## Task prompt
Could you filter the listing for lines with the word "laneValid" and return them?

*** Data provided

Background: an optimization exercise with open tools, aiming at small area. Do not read the settings as production practice. Where RTL was checked, it was by simulation tests only, not by an equivalence proof against the original. No functional check of the RTL was part of run 7. No activity file was given, so power comes from the tool's default toggle rates.

File: design/flow/flow/run.sh
#!/bin/bash
# standard layout, with the smallest buffer on the ports and no CTS dummy loads
set -euo pipefail
export BUFFER_PORTS_ARGS="-buffer_cell sky130_fd_sc_hd__buf_1"
export CTS_ARGS="-sink_clustering_enable -repair_clock_nets -dont_use_dummy_load -buf_list sky130_fd_sc_hd__clkbuf_4"
bash standard.sh > make_flow.log 2>&1
File: design/flow/standard.sh
#!/bin/bash
# synth_recipe.tcl (not shown) runs the flow's synth.tcl, then flattens the netlist and writes it again
# the make line also repeats each setting of config.mk as NAME=value (left out here)
make -C /OpenROAD-flow-scripts/flow DESIGN_CONFIG=/design/flow/config.mk WORK_HOME=/design/flow/orfs CLKGATE_MAP_FILE= SYNTH_SCRIPT=/design/flow/synth_recipe.tcl "${@:-finish}"
File: design/flow/config.mk
export PLATFORM = sky130hd
export DESIGN_NAME = fix_parser_top
export DESIGN_NICKNAME = fix_parser_top
export VERILOG_FILES = /design/flow/design.v
export SDC_FILE = /design/flow/constraint.sdc
export NUM_CORES = 4
export LEC_CHECK = 0
export CAP_MARGIN = 20
export CORE_MARGIN = 2
export CORE_UTILIZATION = 40
export CTS_BUF_LIST = sky130_fd_sc_hd__clkbuf_4
export SLEW_MARGIN = 20
File: design/flow/constraint.sdc
create_clock -name core_clock -period 5.0 [get_ports {clk}]
set_input_delay 1.0000 -clock core_clock [delete_from_list [all_inputs] [get_ports {clk}]]
set_output_delay 1.0000 -clock core_clock [all_outputs]
set_load 0.01 [all_outputs]
Background: an optimization exercise with open tools, aiming at small area and a short achievable clock period. Do not read the settings as production practice. RTL that was checked went through simulation tests only; none was proved equivalent to the original. Power is estimated from default activity; no workload was simulated.

Design cciChannel, start of the top module:
module cciChannel #(
	parameter int WordLinesPerBlock = 8192
) (
	input logic clk,
	input logic reset,
	input logic inValid,
	input logic [ccPkg::CellCount*ccPkg::WordWidth-1:0] inWords,
	output logic inCredit,
	output logic outValid,
	output logic [ccPkg::CellCount*ccPkg::VoltWidth-1:0] outVth,
	input logic outCredit
);
	localparam int CellCount = ccPkg::CellCount;
	localparam int VoltWidth = ccPkg::VoltWidth;
	localparam int LineBits = CellCount * VoltWidth;
	localparam int RowBits = CellCount * (VoltWidth + 1);
	logic laneValid;
	logic laneFirst;
	logic sumFirstQ;
	logic [LineBits-1:0] laneVictim;
	logic [LineBits-1:0] laneStep;
	logic [RowBits-1:0] rowA;
	logic [RowBits-1:0] rowB;
	logic [CellCount-1:0] lowCarry;
	logic sumValid;
	logic [RowBits-1:0] rowAQ;
	logic [RowBits-1:0] rowBQ;
	logic [CellCount-1:0] lowCarryQ;
	logic [LineBits-1:0] cellVth;
	wordLineLoader #(
		.WordLinesPerBlock(WordLinesPerBlock)
	) i_loader (
		.clk(clk),
		.reset(reset),
		.inValid(inValid),
		.inWords(inWords),
		.laneValid(laneValid),
		.laneFirst(laneFirst),
		.laneVictim(laneVictim),
		.laneStep(laneStep)
	);
	for (genvar c = 0; c < CellCount; c++)
	begin : gCell
		couplingCell i_cell (
			.victim(laneVictim[c*VoltWidth +: VoltWidth]),
  ...
For scale: roughly 8000 cells after synthesis, ~2100 flip-flops, roughly 770 I/O pins.
clock: 7.5 ns
lec_check: 0
cap_margin: 20
core_margin: 2
core_utilization: 40
place_density: 0.6
setup_slack_margin: 5
slew_margin: 20
run.sh (not shown) runs the stock make flow with config.mk's settings and CLKGATE_MAP_FILE= SYNTH_SCRIPT=/design/flow/synth_recipe.tcl, a recipe that flattens the netlist after the stock synthesis.
Change:
Settings changed: SETUP_SLACK_MARGIN 5 to 4.0.
Worst setup slack got worse by 0.20 ns.
Count of clock-buffer cells in the layout went up by 19.
Design area decreases by 9.8%.
Cell count goes down by 4.1%.
Area after synthesis stays the same.
Change:
Settings changed: SETUP_SLACK_MARGIN 4.0 to 4.5.
Combinational power grows by about 4%. Sequential share of layout area shrinks by 1.1 points. Worst setup slack is better by 0.25 ns. Fmax grows by 8.0%. Wire length grows by 2.3%.

* * *

Setup of run A:
Another version of the RTL of cciChannel (not shown whole).
For scale: ~8000 cells after synthesis, about 2100 flip-flops, roughly 770 I/O pins, about 100000 sq um of cells after synthesis.
Design cciChannel, start of the top module:
module cciChannel #(
	parameter int WordLinesPerBlock = 8192
) (
	input logic clk,
	input logic reset,
	input logic inValid,
	input logic [ccPkg::CellCount*ccPkg::WordWidth-1:0] inWords,
	output logic inCredit,
	output logic outValid,
	output logic [ccPkg::CellCount*ccPkg::VoltWidth-1:0] outVth,
	input logic outCredit
);
export LEC_CHECK = 0
export CAP_MARGIN = 20
export CORE_MARGIN = 2
export CORE_UTILIZATION = 55
export PLACE_DENSITY = 0.6
export SETUP_SLACK_MARGIN = 4.5
export SLEW_MARGIN = 20
create_clock -name core_clock -period 7.5 [get_ports {clk}]
standard.sh (not shown) runs the stock make flow with config.mk's settings and CLKGATE_MAP_FILE= SYNTH_SCRIPT=/design/flow/synth_recipe.tcl, a recipe that flattens the netlist after the stock synthesis.
==> flow/flow/run.sh <==
#!/bin/bash
# The standard layout, with plain buffers on the ports instead of the delay
# cells buffer_ports picks by default. Make's output goes to standard.log;
# each ORFS step keeps its own log under orfs/logs.
set -euo pipefail
bash standard.sh "BUFFER_PORTS_ARGS=-buffer_cell sky130_fd_sc_hd__buf_1" finish > standard.log 2>&1
Run A: done, clean on timing, DRC and antenna
What run B does differently from run A at the input level:
- a change of PLACE_DENSITY from 0.6 to 0.72
- a change of CORE_UTILIZATION from 55 to 65
--- outcome ---
- | buffer share of cell area | run B vs run A | ≈ equal |
- Max layout-stage area growth over the synthesis result across run A and run B: run A
- Compared run B against run A; sequential power within noise.
- Floorplan check, run B vs run A: die outline smaller in run B
- Comparing run A and run B, the lower first-pass GRT wire length was measured on run B.
- Run B against run A: overall power shows a reduction of 0.42%; fraction of area in registers now sits higher; final wirelength went down.
For run C, these inputs were changed with respect to run B:
- PLACE_DENSITY changed from 0.72 to 0.6
- CORE_UTILIZATION changed from 65 to 40
-- flow/flow/run.sh --
<<< run B, line 5
set -euo pipefail
bash standard.sh "BUFFER_PORTS_ARGS=-buffer_cell sky130_fd_sc_hd__buf_1" finish > standard.log 2>&1
>>> run C, line 5
set -euo pipefail
bash standard.sh "BUFFER_PORTS_ARGS=-buffer_cell sky130_fd_sc_hd__buf_2" finish > standard.log 2>&1
### Flow results
Run C: design area is 3500 sq um higher than what run B reported.
Period utilization delta (run B -> run C): insignificant
Of run B and run C, run C shows the higher overall power consumption, with run B below it.
Input-level comparison between run D and run C:
- CORE_UTILIZATION now 55, was 40
- TNS_END_PERCENT now 50, previously not set
-- flow/flow/run.sh --
<<< run C, line 5
set -euo pipefail
bash standard.sh "BUFFER_PORTS_ARGS=-buffer_cell sky130_fd_sc_hd__buf_2" finish > standard.log 2>&1
>>> run D, line 5
set -euo pipefail
bash standard.sh "BUFFER_PORTS_ARGS=-buffer_cell sky130_fd_sc_hd__buf_1" finish > standard.log 2>&1
--- outcome ---
Going from run C to run D, number of global-route vias before repair fell by 340, number of clock buffers inserted by TritonCTS down 6. When the final numbers for run D and run C were put side by side, the all-layer global routing usage turned out to be smaller in run C. | worst setup slack | run D vs run C | better |. Re power: run D is about 0.9% down on run C. Taking run C as the reference, in run D data arrival time of the critical path moved down, number of vias per cell after detailed routing shows an increase of 8.2%. Comparing run D and run C, the lower routed wire length was measured on run D. Compared with run C, run D ends up with less cell area. When run D is measured against run C, its leakage dissipation turns out 4.0% lower.

* * *

cciChannel, a different RTL version from the one above (not shown whole).
Size: about 8200 cells after synthesis, about 770 I/O pins, about 0.10 mm² of cells after synthesis.
==> flow/config.mk <==
export PLATFORM = sky130hd
export DESIGN_NAME = cciChannel
export DESIGN_NICKNAME = cciChannel
export VERILOG_FILES = /design/flow/design.v
export SDC_FILE = /design/flow/constraint.sdc
export NUM_CORES = 4
export LEC_CHECK = 0
export CAP_MARGIN = 20
export CORE_MARGIN = 2
export CORE_UTILIZATION = 40
export PLACE_DENSITY = 0.6
export SETUP_SLACK_MARGIN = 3.5
export SLEW_MARGIN = 20
==> flow/constraint.sdc <==
create_clock -name core_clock -period 7.5 [get_ports {clk}]
set_input_delay 1.5000 -clock core_clock [delete_from_list [all_inputs] [get_ports {clk}]]
set_output_delay 1.5000 -clock core_clock [all_outputs]
set_load 0.01 [all_outputs]
run.sh (not shown) runs the stock make flow with config.mk's settings and CLKGATE_MAP_FILE= SYNTH_SCRIPT=/design/flow/synth_recipe.tcl, a recipe that flattens the netlist after the stock synthesis.
Stock flow here: none of the scripts above is used.
The first run completed without violations.
Edit:
Settings changed: SETUP_SLACK_MARGIN 3.5 to not set.
Result:
- The changed run passed the timing, DRC and antenna checks
- design area stays flat
- non-clock buffer count is lower by 3
- utilization barely changes
- worst setup slack is worse by 0.66 ns
- via count hardly moves
- maximum frequency goes down by 14%
- critical path depth is lower by 2
No functional check of the RTL was part of any run of this note.

* * *

## v56
RTL: one of the versions met above, not the one the previous note started from.
Size: ~8000 cells after synthesis, ~2100 flip-flops, ~770 I/O pins, about 100000 sq um of cells after synthesis.
// cciChannel
module cciChannel #(
	parameter int WordLinesPerBlock = 8192
) (
	input logic clk,
	input logic reset,
	input logic inValid,
	input logic [ccPkg::CellCount*ccPkg::WordWidth-1:0] inWords,
	output logic inCredit,
	output logic outValid,
	output logic [ccPkg::CellCount*ccPkg::VoltWidth-1:0] outVth,
	input logic outCredit
);
clock: 7.5 ns
lec_check: 0
cap_margin: 20
core_margin: 2
core_utilization: 55
place_density: 0.6
setup_slack_margin: 4.3
slew_margin: 20
standard.sh (not shown) runs the stock make flow with config.mk's settings and CLKGATE_MAP_FILE= SYNTH_SCRIPT=/design/flow/synth_recipe.tcl, a recipe that flattens the netlist after the stock synthesis.
==> flow/flow/run.sh <==
#!/bin/bash
# The standard layout, with plain buffers on the ports instead of the delay
# cells buffer_ports picks by default. Make's output goes to standard.log;
# each ORFS step keeps its own log under orfs/logs.
set -euo pipefail
bash standard.sh "BUFFER_PORTS_ARGS=-buffer_cell sky130_fd_sc_hd__buf_1" finish > standard.log 2>&1
v56 did not stop at any stage, and its layout met the timing, DRC and antenna checks.
--- input diff v56..v13 ---
- CTS_BUF_LIST now sky130_fd_sc_hd__clkbuf_8, previously not set
- CORE_UTILIZATION now 40, was 55
- SETUP_SLACK_MARGIN now 4.5, was 4.3
- CTS_CLUSTER_SIZE now 30, previously not set
==> flow/run.sh (new file) <==
#!/bin/bash
# synth_recipe.tcl (not shown) runs the flow's synth.tcl, then flattens the netlist and writes it again
# the make line also repeats each setting of config.mk as NAME=value (left out here)
make -C /OpenROAD-flow-scripts/flow DESIGN_CONFIG=/design/flow/config.mk WORK_HOME=/design/flow/orfs CLKGATE_MAP_FILE= SYNTH_SCRIPT=/design/flow/synth_recipe.tcl finish
removed: flow/flow/run.sh
removed: flow/standard.sh
Going from v56 to v13, number of clock buffers in the layout grew by more than a quarter. Compared to v56, v13 has maximum level of the CTS H-tree 1 higher. When v13 is measured against v56, its logic depth of the worst setup path including buffers turns out 7 lower. v13 vs v56 — endpoint arrival time on the critical path dropped 1960 ps.
Here is what was changed in the inputs of v55 compared with v13.
- removing CTS_CLUSTER_SIZE (formerly 30)
- removing CTS_BUF_LIST (formerly sky130_fd_sc_hd__clkbuf_8)
Findings:
- v55 | stages: all done | timing, DRC, antenna: all pass
- From v55 to v13, area enclosed by the die boundary did not move at all.
- v55 against v13: final standard cell count with taps included and fillers excluded fell about 1.7%, portion of total power attributed to combinational logic went down 0.6 points, setup slack grew by 180 ps.
> inputs changed (v55 -> v14)
- changing CORE_UTILIZATION from 40 to 55
- changing SETUP_SLACK_MARGIN from 4.5 to 4.7
==> flow/flow/run.sh (new file) <==
#!/bin/bash
# The standard layout, with plain buffers on the ports instead of the delay
# cells buffer_ports picks by default. Make's output goes to standard.log;
# each ORFS step keeps its own log under orfs/logs.
set -euo pipefail
bash standard.sh "BUFFER_PORTS_ARGS=-buffer_cell sky130_fd_sc_hd__buf_1" finish > standard.log 2>&1
==> flow/standard.sh (new file) <==
#!/bin/bash
# synth_recipe.tcl (not shown) runs the flow's synth.tcl, then flattens the netlist and writes it again
# the make line also repeats each setting of config.mk as NAME=value (left out here)
make -C /OpenROAD-flow-scripts/flow DESIGN_CONFIG=/design/flow/config.mk WORK_HOME=/design/flow/orfs CLKGATE_MAP_FILE= SYNTH_SCRIPT=/design/flow/synth_recipe.tcl "${@:-finish}"
removed: flow/run.sh
[summary]
Compared with v55, v14 shows a worst path setup slack after routing that is 5.8 ps lower. Delta (v14 minus v55): clock power neither gained nor lost much, routed wire length decreased by about 1.3% relative to the old numbers, final worst-path cycle share neither gained nor lost much, non-clock buffer instance count of the final layout went up about 13%, minimum clock period after layout climbed 5.8 ps. v55 reports its dominant kind of cell as flip-flops and latches while v14 reports multi-input gates. Looking at cell-internal power, v14 sits above v55.

-- port drivers added, routing unchanged --
Ports are ideal in the flow. The routed layouts listed here were re-timed in OpenROAD.
Step 1 (the two cells are an assumption about what drives the block):
set clk [get_ports {clk}]
set_driving_cell -lib_cell sky130_fd_sc_hd__clkbuf_16 $clk
set_driving_cell -lib_cell sky130_fd_sc_hd__buf_2 [delete_from_list [all_inputs] $clk]
Step 2 moves the port delays by t, midway between the first and last clock arrival at a register: inputs arrive t later, outputs are due t later. That takes back most of the time a late clock gives input paths.
Three values: ideal ports, drivers, drivers and shift; two values: the first two.
run | shift t [ns] | setup WS [ns] | hold slack, ns | cell pins on the clock port's net
the first run of note 1 | 0.959 | 4.248 / 4.156 / 3.654 | 0.340 / 0.340 / 0.340 | 1
the second run of note 1 | 0.933 | 4.050 / 3.961 / 3.098 | 0.341 / 0.341 / 0.341 | 1
the third run of note 1 | 0.956 | 4.305 / 4.212 / 3.574 | 0.340 / 0.340 / 0.340 | 1
run A | 0.938 | 4.360 / 4.272 / 3.664 | 0.336 / 0.336 / 0.336 | 1
run B | 0.922 | 4.363 / 4.273 / 3.703 | 0.338 / 0.338 / 0.338 | 1
run C | 0.936 | 4.361 / 4.271 / 3.638 | 0.335 / 0.335 / 0.335 | 1
run D | 0.931 | 4.418 / 4.329 / 3.590 | 0.341 / 0.341 / 0.341 | 1
the first run of note 3 | 0.952 | 3.500 / 3.399 / 2.748 | 0.318 / 0.318 / 0.318 | 1
the second run of note 3 | 0.930 | 2.839 / 2.749 / 2.441 | 0.339 / 0.339 / 0.339 | 1
v56 | 0.928 | 4.294 / 4.269 / 3.573 | 0.337 / 0.337 / 0.337 | 1
v13 | 1.142 | 4.180 / 4.091 / 3.352 | 0.330 / 0.330 / 0.330 | 1
v55 | 0.936 | 4.365 / 4.270 / 3.588 | 0.332 / 0.332 / 0.332 | 1
v14 | 0.932 | 4.359 / 4.271 / 3.594 | 0.340 / 0.340 / 0.340 | 1
After both steps setup and hold are still met in every run listed. For the second run of note 1, which loses most, drivers alone change the setup slack by -0.089 ns; drivers and shift together by -0.952 ns.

******

## Output
	logic laneValid;
		.laneValid(laneValid),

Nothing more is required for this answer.